JAKARTA, KOMPAS.com - Wakil Ketua Komisi I DPR TB Hasanuddin mengatakan, pengamanan di wilayah perairan rawan perompak di sekitar Laut Sulu, Filipina, akan efektif jika dilaksanakan dengan sistem pengamanan berbasis koridor.
Artinya, masing-masing negara yang terlibat, yakni Indonesia, Malaysia, dan Filipina, diharuskan mengawal kapal angkut barang yang melintas di wilayah perairan masing-masing negara.

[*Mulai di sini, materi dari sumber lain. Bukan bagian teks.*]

From an optimization exercise on the open Yosys and OpenROAD flow, aimed at small area; shortcuts taken in it are not production practice. The RTL was checked by simulation tests, not by an equivalence proof against the original design.

==> flow/design.v <==
package cnn_geom_pkg;
    localparam int CI     = 3;
    localparam int PIX_BW = 16;
    localparam int IMG_W  = 8;
    localparam int IMG_H  = 8;
    localparam int POOL_W = IMG_W / 2;
    localparam int COL_BW = 3;
    localparam int ROW_BW = 3;
endpackage
package cnn_ctrl_pkg;
    typedef enum logic {
        POOL_MAX = 1'b0,
        POOL_AVG = 1'b1
    } pool_op_e;
    typedef enum logic [1:0] {
        S_IDLE = 2'd0,
        S_RUN  = 2'd1,
        S_HOLD = 2'd2
    } pool_state_e;
endpackage
import cnn_geom_pkg::*;
module relu_stage (
    input  logic [CI*PIX_BW-1:0] i_pixel,
    output logic [CI*PIX_BW-1:0] o_pixel
);
    for (genvar c = 0; c < CI; c++) begin : g_ch
        logic [PIX_BW-1:0] ch_pix;
        logic              ch_neg;
        assign ch_pix = i_pixel[c*PIX_BW +: PIX_BW];
        assign ch_neg = ch_pix[PIX_BW-1];
        assign o_pixel[c*PIX_BW +: PIX_BW] = ch_neg ? '0 : ch_pix;
    end
endmodule
import cnn_geom_pkg::*;
module line_buffer (
    input  logic              clk,
    input  logic              reset_n,
    input  logic              i_shift,
    input  logic [PIX_BW-1:0] i_pixel,
    input  logic [COL_BW-1:0] i_col,
    output logic [PIX_BW-1:0] o_win00,
    output logic [PIX_BW-1:0] o_win01,
    output logic [PIX_BW-1:0] o_win10,
    output logic [PIX_BW-1:0] o_win11
);
    logic [PIX_BW-1:0] row_mem [IMG_W];
    logic [PIX_BW-1:0] prev_pix;
    logic [COL_BW-1:0] col_prev;
    assign col_prev = i_col - 1'b1;
    always_ff @(posedge clk or negedge reset_n) begin
        if (!reset_n) begin
            for (int i = 0; i < IMG_W; i++) begin
                row_mem[i] <= '0;
            end
            prev_pix <= '0;
        end else if (i_shift) begin
            row_mem[col_prev] <= prev_pix;
            prev_pix          <= i_pixel;
        end
    end
    assign o_win00 = row_mem[col_prev];
    assign o_win01 = row_mem[i_col];
    assign o_win10 = prev_pix;
    assign o_win11 = i_pixel;
endmodule
From an optimization exercise on the open Yosys and OpenROAD flow, aimed at small area, a short achievable clock period and few clock cycles; shortcuts taken in it are not production practice.
Where RTL was checked, it was by simulation tests only, not by an equivalence proof against the original.
Power and IR drop assume default switching activity.

==> build 13: inputs <==
## link_framer_top
module link_framer_top (
  input  logic       aclk,
  input  logic       aresetn,
  input  logic       in_tvalid,
  output logic       in_tready,
  input  logic [7:0] in_tdata,
  input  logic       in_tlast,
  output logic       out_tvalid,
  input  logic       out_tready,
  output logic [7:0] out_tdata,
  output logic       out_tlast
);
==> module link_framer_top, before the edit <==
module link_framer_top (
  input  logic       aclk,
  input  logic       aresetn,
  input  logic       in_tvalid,
  output logic       in_tready,
  input  logic [7:0] in_tdata,
  input  logic       in_tlast,
  output logic       out_tvalid,
  input  logic       out_tready,
  output logic [7:0] out_tdata,
  output logic       out_tlast
);
  logic s1;
  logic s0;
  logic rsv;
  logic esc_now;
  logic out_xfer;
  assign rsv     = (in_tdata[7:2] == 6'b011111) && (in_tdata[1:0] != 2'b00);
  assign esc_now = !s1 && rsv;
  assign out_tvalid     = in_tvalid || (s1 && !s0);
  assign out_tlast      = s1 && !s0;
  assign out_tdata[7]   = s0 && in_tdata[7];
  assign out_tdata[6:2] = s0 ? in_tdata[6:2] : 5'b11111;
  assign out_tdata[1]   = s0 ? (in_tdata[1] || esc_now) : s1;
  assign out_tdata[0]   = s0 ? (in_tdata[0] || esc_now) : !s1;
  assign in_tready = out_tready && s0 && !esc_now;
  assign out_xfer  = out_tvalid && out_tready;
  always_ff @(posedge aclk or negedge aresetn) begin
    if (!aresetn) begin
      s1 <= 1'b0;
      s0 <= 1'b0;
    end else if (out_xfer) begin
      case ({s1, s0})
        2'b00: begin
          s0 <= 1'b1;
        end
        2'b01: begin
          s1 <= rsv || in_tlast;
          s0 <= rsv || !in_tlast;
        end
        2'b11: begin
          s1 <= in_tlast;
          s0 <= !in_tlast;
        end
        default: begin
          s1 <= 1'b0;
        end
      endcase
    end
  end
endmodule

"Jadi, nanti dipetakan dulu koordinat yang rawan mana saja di masing-masing negara, dari situ nanti jika ada kapal melintas, dikawal dengan kapal milik angkatan laut. Setelah mencapai teritorial negara lain, maka angkatan laut negara lain itulah yang gantian mengawal," kata Hasanuddin saat diwawancarai di Kompleks Parlemen, Senayan, Jakarta Pusat, Senin (27/6/2016).
Hasanuddin menambahkan, upaya tersebut harus didukung oleh Kementerian Perhubungan. Tentunya Kemenhub harus berkoordinasi dengan TNI sebagai pihak yang mengamankan.
(baca: Tujuh WNI yang Disandera Kelompok Bersenjata Filipina dalam Kondisi Baik)
Selain itu, pihak pengusaha dan pemilik kapal harus kooperatif. Mereka perlu secara proaktif mewajibkan nakhoda untuk melapor kepada TNI.
Mulai dari titik pemberangkatan untuk pengawalan, saat perjalanan dengan pengawalan angkatan laut negara lain, hingga titik akhir mereka bersandar.
"Jadi kita bisa tahu secara utuh kondisi warga negara Indonesia (WNI) yang melintas dari Indonesia menuju Filipina dan Malaysia, atau sebaliknya, kalaupun ada penyanderaan, kita bisa langsung ambil tindakan," ucap Hasanuddin.
"Dan kalau sudah dibuat sistem pengamanan berbasis koridor seperti itu, kapal tak perlu melewati perairan yang rawan secara zig-zag untuk menghindari perompak, karena sudah dikawal oleh angkatan laut dari tiga negara jika melewati wilayah tersebut," tambah politisi PDI Perjuangan itu.
(baca: "Kelompok Militan Abu Sayyaf Minta Tebusan 20 Juta Ringgit")
Tujuh anak buah kapal (ABK) tugboat Charles 001 dan tongkang Robi 152 disandera oleh kelompok bersenjata Filipina. Menteri Pertahanan Ryamizard Ryacudu tengah berada di Filipina.
Sebelumnya, 10 WNI ABK kapal tunda Brahma 12 disandera kelompok Abu Sayyaf dan dibebaskan pada awal Mei 2016.
Kemudian, empat ABK kapal Tunda Henry juga disandera kelompok Abu Sayyaf dan kemudian dibebaskan pada pertengahan Mei 2016.